Regular followers of Zoamorphosis may have noticed that the site has undergone a fairly substantial redesign over the past month. In addition to the overall look and feel of the site, there has been a fair amount of activity behind the scenes to ensure that the software that runs Zoamorphosis is as effective as possible over the coming years.
The very first article on Zoamorphosis - a short entry on Ten Blakean Novels - was posted on January 3, 2010. At that point, it was part of an early project that I'd been in discussion with among some fellow Blakeheads which became known as Blake 2.0, a reference to web 2.0 technologies that had become all the rage in the second half of the new millennium's first decade, as well as my own ongoing obsession with the reception and afterlife of Blake. The new site introduced itself as follows:
Blake 2.0 is also concerned with the ’second life’ – virtual and otherwise – of Blake, and this site offers new ways to present information about the artist’s works as well as encouraging innovative thinking about how we can engage with those original illustrations and texts.
Zoamorphosis.com is a magazine-style blog that provides updates on various uses of Blake in the arts, media, popular culture and some areas of scholarship, with news of Blake sightings in the press and elsewhere. In addition, you can follow regular posts on Twitter by going to http://twitter.com/blake2_0.
The title, Zoamorphosis, came from a paper I had presented in 2007 at a conference celebrating the 250th anniversary of Blake's birth: in "Zoamorphosis - 250 Years of Blake Mutations", I coined the word to describe what for me was the fertile means by which Blake's ideas and art were not simpy repeated but adapted and transformed by succeeding generations, becoming new life forms in a way that kept alive the spirit of Blake's reformulations of Milton and the Bible. The source of the name was Blake's description of the Four Zoas in his epic poem Jerusalem the Emanation of the Giant Albion:
And the Four Zoa’s clouded rage East & West & North & South
They change their situations, in the Universal Man.
Albion groans, he sees the Elements divide before his face.

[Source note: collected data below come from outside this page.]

## config.mk

```make
export PLATFORM = sky130hd
export DESIGN_NAME = regfile_write_arbiter
export DESIGN_NICKNAME = d
export VERILOG_FILES = /design/src/rtl/regfile_write_arbiter.sv
export SDC_FILE = /design/constraint.sdc
export NUM_CORES = 1
export LEC_CHECK = 0
export BUFFER_PORTS_ARGS = -buffer_cell sky130_fd_sc_hd__buf_2
export CORE_MARGIN = 2
export CORE_UTILIZATION = 51
export DETAILED_ROUTE_END_ITERATION = 7
export PLACE_DENSITY_LB_ADDON = 0.25
export SLEW_MARGIN = 20
export SYNTH_ARGS = -nofsm -noshare
export SYNTH_HDL_FRONTEND = slang
export SYNTH_SLANG_ARGS = --single-unit
```

## constraint.sdc

```tcl
create_clock -name clk -period 3.7 [get_ports clk]
set_input_delay 0.555 -clock clk [delete_from_list [all_inputs] [get_ports clk]]
set_output_delay 0.555 -clock clk [all_outputs]
set_load 0.005 [all_outputs]
```

## src/rtl/regfile_write_arbiter.sv

```systemverilog
`default_nettype none
// +----------------------------------------------------------------------------+
// | regfile_write_arbiter: arbitrates pipeline writeback and a FIFO of         |
// | multi-cycle results onto one registered register-file write port.          |
// | Optional starvation guard: define RFA_STARVE_GUARD_EN.   Revision: 1.0      |
// +----------------------------------------------------------------------------+
module regfile_write_arbiter #(
  parameter int DEPTH        = 2,
  parameter int STARVE_LIMIT = 4
) (
  input  logic        clk,
  input  logic        reset,
  input  logic        p_we,
  input  logic [4:0]  p_rd,
  input  logic [31:0] p_wd,
  output logic        p_stall,
  input  logic        m_valid,
  input  logic [4:0]  m_rd,
  input  logic [31:0] m_wd,
  output logic        m_ready,
  output logic        we3,
  output logic [4:0]  a3,
  output logic [31:0] wd3,
  output logic        busy,
  output logic [31:0] pend_mask
);

  localparam int PW = $clog2(DEPTH);
  localparam int CW = PW + 1;

  logic [4:0]    r_mem_rd [DEPTH];
  logic [31:0]   r_mem_wd [DEPTH];
  logic [PW-1:0] r_wptr;
  logic [PW-1:0] r_rptr;
  logic [CW-1:0] r_count;

  logic w_full;
  logic w_push;
  logic w_pop;
  logic w_p_req;
  logic w_force;
  logic w_grant_p;

  // Readiness comes from the registered count only: a full FIFO is never
  // credited with a same-cycle pop.
  assign w_full  = (r_count == CW'(DEPTH));
  assign m_ready = !w_full && !reset;
  assign busy    = (r_count != '0);
  assign w_push  = m_valid && m_ready && (m_rd != 5'd0);
  assign w_p_req = p_we && (p_rd != 5'd0);

`ifdef RFA_STARVE_GUARD_EN
  localparam int SW = $clog2(STARVE_LIMIT + 1);
  logic [SW-1:0] r_starve;

  assign w_force = busy && w_p_req && (r_starve == SW'(STARVE_LIMIT));

  always_ff @(posedge clk) begin
    if (reset) begin
      r_starve <= '0;
    end else if (!busy || w_pop) begin
      r_starve <= '0;
    end else if (r_starve != SW'(STARVE_LIMIT)) begin
      r_starve <= r_starve + SW'(1);
    end
  end
`else
  logic w_unused_starve;
  assign w_unused_starve = (STARVE_LIMIT > 0);
  assign w_force         = 1'b0;
`endif

  assign p_stall   = w_force;
  assign w_grant_p = w_p_req && !w_force;
  assign w_pop     = busy && !w_grant_p;

  always_ff @(posedge clk) begin
    if (w_push) begin
      r_mem_rd[r_wptr] <= m_rd;
      r_mem_wd[r_wptr] <= m_wd;
    end
  end

  always_ff @(posedge clk) begin
    if (reset) begin
      r_wptr  <= '0;
      r_rptr  <= '0;
      r_count <= '0;
      we3     <= 1'b0;
      a3      <= 5'd0;
      wd3     <= 32'd0;
    end else begin
      if (w_push) r_wptr <= r_wptr + PW'(1);
      if (w_pop)  r_rptr <= r_rptr + PW'(1);
      case ({w_push, w_pop})
        2'b10:   r_count <= r_count + CW'(1);
        2'b01:   r_count <= r_count - CW'(1);
        default: r_count <= r_count;
      endcase
      we3 <= w_grant_p || w_pop;
      if (w_grant_p) begin
        a3  <= p_rd;
        wd3 <= p_wd;
      end else if (w_pop) begin
        a3  <= r_mem_rd[r_rptr];
        wd3 <= r_mem_wd[r_rptr];
      end
    end
  end

  // An entry is live when its distance from the read pointer is below count.
  always_comb begin
    pend_mask = '0;
    for (int i = 0; i < DEPTH; i++) begin
      if ({1'b0, PW'(i) - r_rptr} < r_count) pend_mask[r_mem_rd[i]] = 1'b1;
    end
  end

endmodule
`default_nettype wire
```

Word-level counts from Yosys, hierarchy flattened
Memories as Yosys holds them, arrays and structs flattened. A register that Yosys moved wholly into a read port is not among the register bits.
Cells that the tools add are included.
- add/sub/neg operators: 6
- $lt $le $gt $ge: 6
- equality and inequality tests: 3
- multiplexer cells: 17
- bitwise logic cells: 1
- reduce and logical (&&, ||, !) cells: 16
- operators with widths (operator ; number):
    $mux 32 ; 4
    $or 32x32->32 ; 1
    $lt 5x6->1 const B ; 2
    $demux 1 s5 ; 2
    $ge 5x1->1 const B ; 2
    $mux 5 ; 2
    $reduce_bool 5->1 ; 2
    $mux 1 ; 8
    $logic_and 1x1->1 ; 7
    $reduce_bool 2->1 ; 3
    $eq 2x2->1 const B ; 2
    $lt 1x2->1 ; 2
    $pmux 2 s2 ; 1
    $logic_not 1->1 ; 3
    $add 1x1->1 const B ; 2
    $add 2x1->2 const B ; 1
    $eq 2x1->1 const B ; 1
    $sub 1x1->1 const A ; 2
    $sub 2x1->2 const B ; 1
    $logic_or 1x1->1 ; 1
- register bits: 42
- bits in writable memories: 74
- input port bits: 78
- output and inout port bits: 73
- logic and storage cells: 57
- memories: 2
- memory list (name ; depth ; width ; read ports ; clocked after Yosys merged registers in ; wr ports ; RTL line ; text):
    r_mem_wd ; 2 ; 32 ; 1 ; 1 ; 1 ; 32 ; logic [31:0] r_mem_wd [DEPTH];
    r_mem_rd ; 2 ; 5 ; 3 ; 1 ; 1 ; 31 ; logic [4:0] r_mem_rd [DEPTH];

Depth between registers and ports, before layout
Gate-level depths: netlist of run 1.
An unclocked memory read counts as a cell.
- word-level depth: 8
- gate-level depth with buffers: 9
- depth with buffers taken out: 7

Worst setup path before layout of run 1
Ideal clock, no wire load.
- kind: in2reg
- from: input port reset
- to: memory r_mem_rd[0][0] (enable)
- library setup time: 431 ps
- data arrival time: 2689 ps
- required time: 3269 ps
- path slack: 580 ps
- stages on the path: 4
- path buffers: 1
- cell sequence: clkbuf_1 -> a21oi_1 -> o211ai_1 -> nor2_1
- cells in the longest elaborated chain, start to end: 6
- RTL lines (item ; RTL line ; text):
    from (decl) ; 12 ; input logic reset,
    $logic_not 1->1 ; 47 ; assign m_ready = !w_full && !reset;
    $logic_and 1x1->1 ; 47 ;
    via m_ready ; 20 ; output logic m_ready,
    $logic_and 1x1->1 (2 in series) ; 49 ; assign w_push = m_valid && m_ready && (m_rd != 5'd0);
    $mux 1 ; 78 ; if (w_push) begin
    $mux 1 (implied by the code) ; 79 ; r_mem_rd[r_wptr] <= m_rd;
    to (decl) ; 31 ;
The timed path passes the listed nets, and every way through them passes these cells.

Worst setup path after layout of run 1
- from: register r_count[0]
- to: output port pend_mask[26]
- cells in the longest elaborated chain, start to end: 4
- elaborated cells on any way between the ends: 5
- those cells by class: order compare (2); mux (2); bitwise (1)
- RTL lines (item ; RTL line ; text):
    from (decl) ; 35 ; logic [CW-1:0] r_count;
    from (signal assigned) ; 96 ; 2'b10: r_count <= r_count + CW'(1);
    from (signal assigned) ; 97 ; 2'b01: r_count <= r_count - CW'(1);
    from (signal assigned) ; 98 ; default: r_count <= r_count;
    $lt 1x2->1 ; 115 ; if ({1'b0, PW'(i) - r_rptr} < r_count) pend_mask[r_mem_rd[i]] = 1'b1;
    $mux 32 ; 115 ;
    $or 32x32->32 (no source line) ; -- ;
    $mux 32 * ; 115 ;
    to (decl) ; 25 ; output logic [31:0] pend_mask
Mark *: on every way between the ends. The rest lies on a longest branch, timed or not.

==> results.md, run 1 <==
* Cell Pwr Density at 669 mW/mm^2
* Vias in the first global route at 3687
* Mapped Cells at 429
* Area leader, netlist: edfxtp_1
* # hold bufs at CTS at 0
* Design Area, Final at 0.00636 mm^2
* Number of synthesized flops with an enable pin at 74
* Share of the synthesized area in the top cell type at 0.452
* 1st-iter DRT viols at 195
* Max-slew headroom at 0.321
* Row cnt at 35
* Total Nets Final at 644
* Layout cells sized above 1 at 0.343
* FILL cells at 736
* Finished Layout Cells at 707
* Synth area leaders: edfxtp_1 (45%), dfxtp_1 (17%), mux2i_1 (7.7%), o211ai_1 (6.0%), nand2_1 (5.9%)
* Post_cts resized at 0
* DIE HEIGHT at 102 um
* Worst Setup End Kind: output port
* Wire per inst at 15.7 um
* Final Max Tran Viols at 0
* Antenna diodes at 0
* Util after Layout at 0.685
* CTS tree: done
* Largest net degree at the start of global routing at 49
* Max clock buf depth at 2
* Mapped Nets at 508
* HP Start: m_wd[15]
* Syn Area/Cell at 11.5 um^2
* Final setup TNS at 0 ns
* Worst-Margin Slew at 1.01 ns
* Worst r2r src: r_count[0]
* Sequential cell area fraction in the yosys report at 0.627
* Area Overhead vs Synth at 29.2%
* Max FO, Critical Path at 8
* HP Class: primary input to register
* GPL Wtd Cong at 0.806
* Core area at 0.00928 mm^2
* Total iterations of the first detailed-routing run at 5
* Initial antenna violation count at 0
* Worst Path Class, Setup: register to output port
* # IOs at 151
* Via density at 5.46
* FFs w/ async S/R, synth at 0
* Total power at 4.25 mW
* Static Leakage at 2.46 nW
* Synthesis-stage register bit count at 117
* Netlist cell types at 29
* CTS clk-pin slew, worst paths at 0.05 ns
* Endpoints failing setup at 0
* Post-route DRC violation count at 0
* Initial Utilization at 0.530
* Worst setup SP type: register
* Post-place setup slack at 1.03 ns
* Peak supply drop at 0.421 mV
* Synthesized area at 0.00492 mm^2
* Sink Count at 117
* Max Cap Violations at 0
* Clock latency on the worst-skew pair at 0.49 ns
* Critical Path RT at 3.14 ns
* Post-CTS Repair Setup Buffers at 0
* Fmax at 0.367 GHz
* First-pass GRT wire length at 17500 um
* Fin crit share at 0.736
* Post-layout min period at 2.72 ns
* Crit-path cells: nor2b_1 -> nor2_1 -> or3b_2 -> o22ai_1 -> buf_2
* Detailed Place HPWL at 7160 um
* RSZ-0062 raised after global routing: false
* H-tree Lvls at 4
* Status: finished clean
* Worst Setup SP: r_count[0]
* Final setup margin at 0.976 ns
* Arr. time, crit path at 2.17 ns
* Total Routed Length at 11100 um
* Main synth FF type: edfxtp_1
* Total track usage at 0.218
* Vias at 3862
* Placed instance area at 0.00571 mm^2
* Synth warnings at 0
* Grt total ovfl at 0
* Clock root cell: clkbuf_8
* Final hold viol count at 0
* TritonCTS Buffers at 17
* Die ar. at 0.0104 mm^2
* PortBufs at 149
* CP max stage delay at 0.57 ns
* Slowest CP cell: or3b_2
* Worst clock skew at 0.0106 ns
* Worst Hold Slack at 0.247 ns
* Final ANT Viol Nets at 0
* Die width at 102 um
* DP Cell Count at 673
-- cell families after synthesis --
kind of cell / count (synthesis) / share of synthesized area
AOI/OAI and AO/OA: 118 / 0.149
xor gates and xnor gates: 2 / 0.00356
adders and majority gates: 1 / 0.00254
buffers and inverters: 40 / 0.0359
DFF: 117 / 0.627
muxes: 38 / 0.0773
other: 1 / 0.000762
and+or+nand+nor: 112 / 0.105
-- placed cells by master (no fill, tap or decap), types with 3 or more instances in the layout --
master     netlist  layout
buf_2            6     149
nand2_1         77      77
edfxtp_1        74      74
a21oi_1         43      43
dfxtp_1         43      42
o211ai_1        39      39
mux2i_1         38      38
o22ai_1         32      32
clkbuf_16        0      16
nor2_1           9       7
nand3b_1         7       7
or3b_2           7       7
or3_1            6       6
clkinv_2         0       5
bufinv_16        0       3
buf_4            3       3
-- worst max-delay path: cells and delay by family, from the launching register on --
kind	cells	cell delay, ns
and+or+nand+nor	3	0.85
DFF	1	0.45
AOI/OAI and AO/OA	1	0.23
buffers and inverters	1	0.15
-- layout make-up --
| type | instances | area (um^2) | area share |
|---|---|---|---|
| Clock buffer | 19 | 432 | 0.0679 |
| Timing Repair Buffer | 154 | 823 | 0.130 |
| Clock inverter | 13 | 156 | 0.0246 |
| Tap cell | 129 | 161 | 0.0254 |
| Inverter | 3 | 11.3 | 0.00177 |
| Multi-Input combinational cell | 272 | 1690 | 0.265 |
| Sequential cell | 117 | 3090 | 0.486 |
-- metal layers --
metal	up-vias	wire, um	global-route usage
li1	1878	-	-
met1	1819	4900	0.276
met2	155	5380	0.364
met3	10	746	0.0670
met4	0	70	0.0615
met5	-	0	0
-- report_power, final --
| part | switching [mW] | total [mW] | internal (mW) |
|---|---|---|---|
| clock | 0.560 | 1.60 | 1.04 |
| combinational | 0.539 | 0.935 | 0.396 |
| sequential | 0.148 | 1.71 | 1.57 |
-- cell usage after synthesis (all sizes together), types with 6 or more instances --
cell	number
a21oi	43
buf	11
clkbuf	26
dfxtp	43
edfxtp	74
mux2i	38
nand2	77
nand3b	7
nor2	9
o211ai	39
o22ai	32
or3	6
or3b	7
-- state kept, by name, indices dropped and copies added, names as in the netlist, named ones only --
name and flops:
a3 5, r_mem_rd 10, r_rptr 1, we3 1, wd3 32, r_count 2, r_mem_wd 64, r_wptr 1
-- worst paths after layout --
kind              slack [ns]         endpoint  depth (start not counted)
setup / recovery        0.98    pend_mask[26]                          5
hold / removal          0.25  r_mem_wd[0][15]                          1
setup reg to reg        1.57  r_mem_wd[0][29]                          5
hold reg to reg         0.53           r_wptr                          1
Note: power is estimated with default switching activity, not from simulation.
==> inputs of run 2 (changes only) <==
Clock period 3.7 ns to 2.58 ns, I/O delays scaled along.
==> run 2 against run 1 <==
  * Wire length increased by 3.9%
  * Combinational power rose by 53%
  * Hold slack worse by 0.17 ns
  * Global-route usage grew 0.85 points
  * Critical endpoint is now pend_mask[20]
  * Critical path depth did not move
  * Final area increased by 2.0%
  * Setup slack got worse by 0.77 ns
  * Count of clock-buffer cells in the layout fell by 1
  * Highest routed layer unchanged
==> results.md, run 2 (synthesis results as in run 1) <==
* Critical Path RT at 2.19 ns
* Final ANT Viol Nets at 0
* DP Cell Count at 677
* Core area at 0.00928 mm^2
* Largest Register: r_mem_wd
* Largest net degree at the start of global routing at 44
* Max FFs per register at 64
* Post-CTS Repair Setup Buffers at 0
* Layout cells sized above 1 at 0.349
* Multi-input gate area in the final layout at 0.00169 mm^2
* Clock latency on the worst-skew pair at 0.50 ns
* Peak supply drop at 0.577 mV
* Initial antenna violation count at 0
* Placed instance area at 0.00577 mm^2
* DIE HEIGHT at 102 um
* Arr. time, crit path at 1.99 ns
* Sequential cell area at 0.00309 mm^2
* Max-slew headroom at 0.540
* HP Class: primary input to register
* Final hold viol count at 0
* Post-route DRC violation count at 0
* Wire per inst at 16.2 um
* Die width at 102 um
* Vias in the first global route at 3768
* 1st-iter DRT viols at 162
* Biggest regs: r_mem_wd (64), wd3 (32), r_mem_rd (10)
* TritonCTS Buffers at 17
* Slowest CP cell: or3_1
* Static Leakage at 2.52 nW
* Critical path's top delay family: simple AND/OR/NAND/NOR gates
* Worst clock skew at 0.0145 ns
* Grt total ovfl at 0
* Worst Path Class, Setup: register to output port
* Final setup TNS at 0 ns
* H-tree Lvls at 4
* Crit-path cells: nor2b_1 -> nor2_1 -> or3_1 -> o22ai_1 -> buf_2
* Status: finished clean
* Finished Layout Cells at 711
* Detailed Place HPWL at 7430 um
* # IOs at 151
* Commonest non-fill, non-tap cell in the layout: buf_2
* Worst Hold Slack at 0.0761 ns
* Cell Pwr Density at 998 mW/mm^2
* First-pass GRT wire length at 18200 um
* Clock root cell: clkbuf_8
* Total Routed Length at 11500 um
* Max FO, Critical Path at 8
* Total power at 6.47 mW
* Final Max Tran Viols at 0
* Total track usage at 0.226
* Vias at 3889
* Worst Setup End Kind: output port
* Total Nets Final at 648
* Worst-Margin Slew at 0.687 ns
* Max Cap Violations at 0
* Endpoints failing setup at 0
* PortBufs at 149
* CP max stage delay at 0.47 ns
* Via density at 5.47
* CP bufs+invs at 1
* FILL cells at 705
* Sink Count at 117
* Design Area, Final at 0.00649 mm^2
* Row cnt at 35
* Most frequent cells in the layout: buf_2 (149), nand2_1 (77), edfxtp_1 (74)
* Fmax at 0.420 GHz
* Fin crit share at 0.922
* Die ar. at 0.0104 mm^2
* GPL Wtd Cong at 0.815
* Area Overhead vs Synth at 31.8%
* Initial Utilization at 0.530
* Antenna diodes at 0
* Worst setup SP type: register
* CTS tree: done
* Total iterations of the first detailed-routing run at 5
* Max clock buf depth at 2
* CTS clk-pin slew, worst paths at 0.06 ns
* RSZ-0062 raised after global routing: false
* Post-layout min period at 2.38 ns
-- run 2: cell types whose count changed in the layout (fill, tap and decap cells not counted), moves of 2 or more --
cell,change
buf_4,+2
clkinv_2,-5
inv_6,+2
or3b_2,-2
or3b_4,+2
buf_12,+3
dfxtp_2,+2
bufinv_16,+3
-- run 2: per-stage QoR --
step                      utilization  setup WS [ns]
final                           0.699          0.202
after global routing            0.699         0.0992
after CTS                       0.693         0.0271
after detailed placement        0.621          0.315
after global placement          0.621          0.362
after floorplan                     -         -0.372
-- run 2: path summary, 6_finish.rpt --
kind	start	to	slack, ns	cells past startpoint
hold reg to reg	r_wptr	r_wptr	0.52	1
setup / recovery	r_count[0]	pend_mask[20]	0.20	5
setup reg to reg	r_count[0]	r_mem_wd[1][29]	0.71	6
hold / removal	m_wd[22]	r_mem_wd[0][22]	0.08	1
-- run 2: final cells by class --
cell class,count,share of cell area
flip-flops and latches,117,0.476
clock inverters,14,0.0382
well taps,129,0.0249
inverters,3,0.00174
repair buffers,158,0.134
clock buffers,18,0.0644
multi-input cells,272,0.261
-- run 2: routing by layer --
layer	wire length [um]	track usage
met1	4910	0.281
met2	5730	0.392
met3	740	0.0568
met4	139	0.0677
met5	0	0
-- run 2: where the power goes --
group	switching (mW)	internal, mW	total (mW)	leakage, nW
Sequential	0.167	2.25	2.41	1.04
Combinational	0.830	0.600	1.43	1.17
Clock	0.850	1.78	2.63	0.317
-- run 2: what timing repair did --
| action | 4_1_cts | 5_1_grt |
|---|---|---|
| resized for setup | 0 | 3 |
| hold buffers | 0 | 0 |
| setup endpoints to repair | 0 | 16 |
==> inputs of run 3 (changes only) <==
Settings changed: ABC_AREA from default to 1, CORE_UTILIZATION 51 to 53, GPL_TIMING_DRIVEN from default to 0.
==> run 3 against run 2 <==
  * Maximum frequency increased by 1.9%
  * Sequential share of layout area decreased by 4.4 points
  * Non-clock buffer count increased by 27
  * Clock power decreased by 8.4%
  * Power decreased by 13%
  * Register-to-register slack got worse by 0.23 ns
  * Final area increased by 10%
  * Core utilization decreased by 0.084 points
  * Wire length increased by 25%
  * Via count increased by 29%
  * Setup slack improved by 0.043 ns
  * Die area increased by 8.3%
==> results.md, run 3 <==
* Status: finished clean
* Max clock buf depth at 2
* Max FO, Critical Path at 8
* Final hold viol count at 0
* Antenna diodes at 0
* Total Routed Length at 14400 um
* Vias in the first global route at 4755
* Post_cts resized at 0
* Most frequent cell after synthesis: nand2_1
* P_sw at 1.55 mW
* H-tree Lvls at 4
* Clock latency on the worst-skew pair at 0.52 ns
* Via density at 5.32
* Worst Path Class, Setup: register to output port
* FF-to-FF setup slack at 0.48 ns
* Sink Count at 117
* Area Overhead vs Synth at 28.5%
* PortBufs at 149
* Synth warnings at 0
* First-pass GRT wire length at 22500 um
* Largest Register: r_mem_wd
* Critical Path RT at 2.19 ns
* # IOs at 151
* DIE HEIGHT at 106 um
* Int Power at 4.09 mW
* Synthesis-stage register bit count at 117
* Share of the synthesized area in the top cell type at 0.400
* Endpoints failing setup at 0
* FFs w/ async S/R, synth at 0
* Netlist cell types at 26
* RSZ-0062 raised after global routing: false
* Fin crit share at 0.905
* Die width at 106 um
* Final Max Tran Viols at 0
* TritonCTS Buffers at 17
* Biggest regs: r_mem_wd (64), wd3 (32), r_mem_rd (10)
* FF-to-FF End: r_mem_wd[0][12]
* # hold bufs at CTS at 0
* Logic pwr share at 0.182
* Worst Setup End Kind: output port
* GPL Wtd Cong at 0.908
* Max-slew headroom at 0.554
* Worst Setup SP: r_count[0]
* Worst setup SP type: register
* Layout cells sized above 1 at 0.314
* Post-CTS Repair Setup Buffers at 0
* Initial antenna violation count at 0
* Worst r2r path cells at 7
* Grt total ovfl at 0
* Final ANT Viol Nets at 0
* Worst r2r src: r_count[0]
* Clock root cell: clkbuf_8
* Max Cap Violations at 0
* Synthesized area at 0.00555 mm^2
* Commonest non-fill, non-tap cell in the layout: nand2_1
* Row cnt at 37
* Net Sw Frac at 0.275
* Static Leakage at 3.23 nW
* End of the critical path: pend_mask[17]
* Total iterations of the first detailed-routing run at 7
* Worst-Margin Slew at 0.669 ns
* Vias at 5032
* CTS clk-pin slew, worst paths at 0.06 ns
* Die ar. at 0.0113 mm^2
* Peak supply drop at 0.584 mV
* 1st-iter DRT viols at 386
* Cell Pwr Density at 789 mW/mm^2
* Sequential Power Share at 0.391
* Mapped Cells at 627
* Worst clock skew at 0.00310 ns
* Main synth FF type: edfxtp_1
* CTS tree: done
* Max FFs per register at 64
* Most frequent cells in the layout: nand2_1 (173), buf_2 (162), nand3_1 (113)
* Fmax at 0.428 GHz
* Arr. time, crit path at 1.95 ns
* Total track usage at 0.258
* Synth area leaders: edfxtp_1 (40%), dfxtp_1 (15%), nand2_1 (12%), nand3_1 (10%), a21oi_2 (4.6%)
* Worst Hold Slack at 0.0582 ns
* Syn Area/Cell at 8.86 um^2
* Clk pwr share at 0.427
* Detailed Place HPWL at 10400 um
* Wire per inst at 15.3 um
* Post-layout min period at 2.33 ns
* Largest net degree at the start of global routing at 32
* Mapped Nets at 706
* Final setup TNS at 0 ns
* Core area at 0.0102 mm^2
* Number of synthesized flops with an enable pin at 74
* Initial Utilization at 0.543
* Sequential cell area fraction in the yosys report at 0.555
* HP Class: primary input to register
* Synth cell count leaders: nand2_1 (173), nand3_1 (113), edfxtp_1 (74), inv_1 (54), dfxtp_1 (43)
* Total Nets Final at 876
* Post-route DRC violation count at 0
* Area leader, netlist: edfxtp_1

Blake 2.0 was intended to be part of a much wider network, particulary in terms of social media and taking advantage of then relatively new platforms such as Facebook and YouTube as well as more established sites such as MySpace. The work involved in these and the evolving concept of Zoamorphosis brought in a regular contributor, Roger Whitson, with whom I wrote a book in 2013, William Blake and the Digital Humanities. Blake 2.0 as an idea also developed into an edited collection, Blake 2.0: William Blake in Twentieth-Century Art, Music and Culture, edited with Steve Clark and Tristanne Connolly. Zoamorphosis itself grew fairly rapidly, with some 100 articles within a year - most of those, it must be said, culled from an abortive wiki that I had begun work on in the days when Wikipedia had not yet colonised collaborative encyclopedias. As can be seen below, the home page for the new site was... busy:
The original logo - which still survives in one shape or another - came from splicing an image of Blake's large colour print of Newton with another of Paolozzi's large sculpture which sits outside the British Library. For me, this has always been a perfect example of a Blakean mutation - a zoamorph - taking on a life of its own.
The site continued to attract considerable attention, but it was also increasingly clear that the "everything bar the kitchen sink" approach in the screenshot above would not play nice with mobile devices (which had only been a very small part of the audience in 2010). As such, by the end of 2016 the site had been updated to a cleaner look that wold display more clearly on phones and tablets. This remained its form with very little in the way of adaptation until December 2021.
While many aspects of the original Blake 2.0 project have not lasted (the MySpace Blake Disco was but one of those to go gentle into that good night), the new version does preserve many elements. It was always important to me that Zoamorphosis was an opportunity to record news about Blake in popular culture, particularly as his status as an artist has grown if anything in the two decades that I have been working on the reception of his work as an artist. Likewise, the Arts and Culture section has grown and matured over the years, especially with articles by other contributors, and covers a wide range of elements dealing with Blake's work. Other aspects, such as the original podcasts, are being transformed into Zoavision, a series of multimedia resources.
The new, updated version of Zoamorphosis allows for considerable improvements. By taking advantage of developments in HTML5 it is possible to create a more dynamic and visually appealing interface, but one that still works across a wide range of mobile and desktop devices. The revised site is also an opportunity to shift focus, slightly, with a new section dedicated to Projects and Publications. These include projects that I am associated with in some shape or form outside of Zoamorphosis itself, such as VALA, The Journal of the Blake Society, and the international conference, Global Blake. It also includes the relaunched form of Zoavision, which will take up a lot of the forthcoming development in 2022, and new projects will be listed here over the coming years.
For those who have been following my musings on Blake since the very start - thank you. He is an artist and poet of whom I can never grow bored and who has sustained me intellectually and spiritually for many years. For those of you who are new to the site, I hope that you find much that is of interest in the articles and posts that are contained on zoamorphosis.com.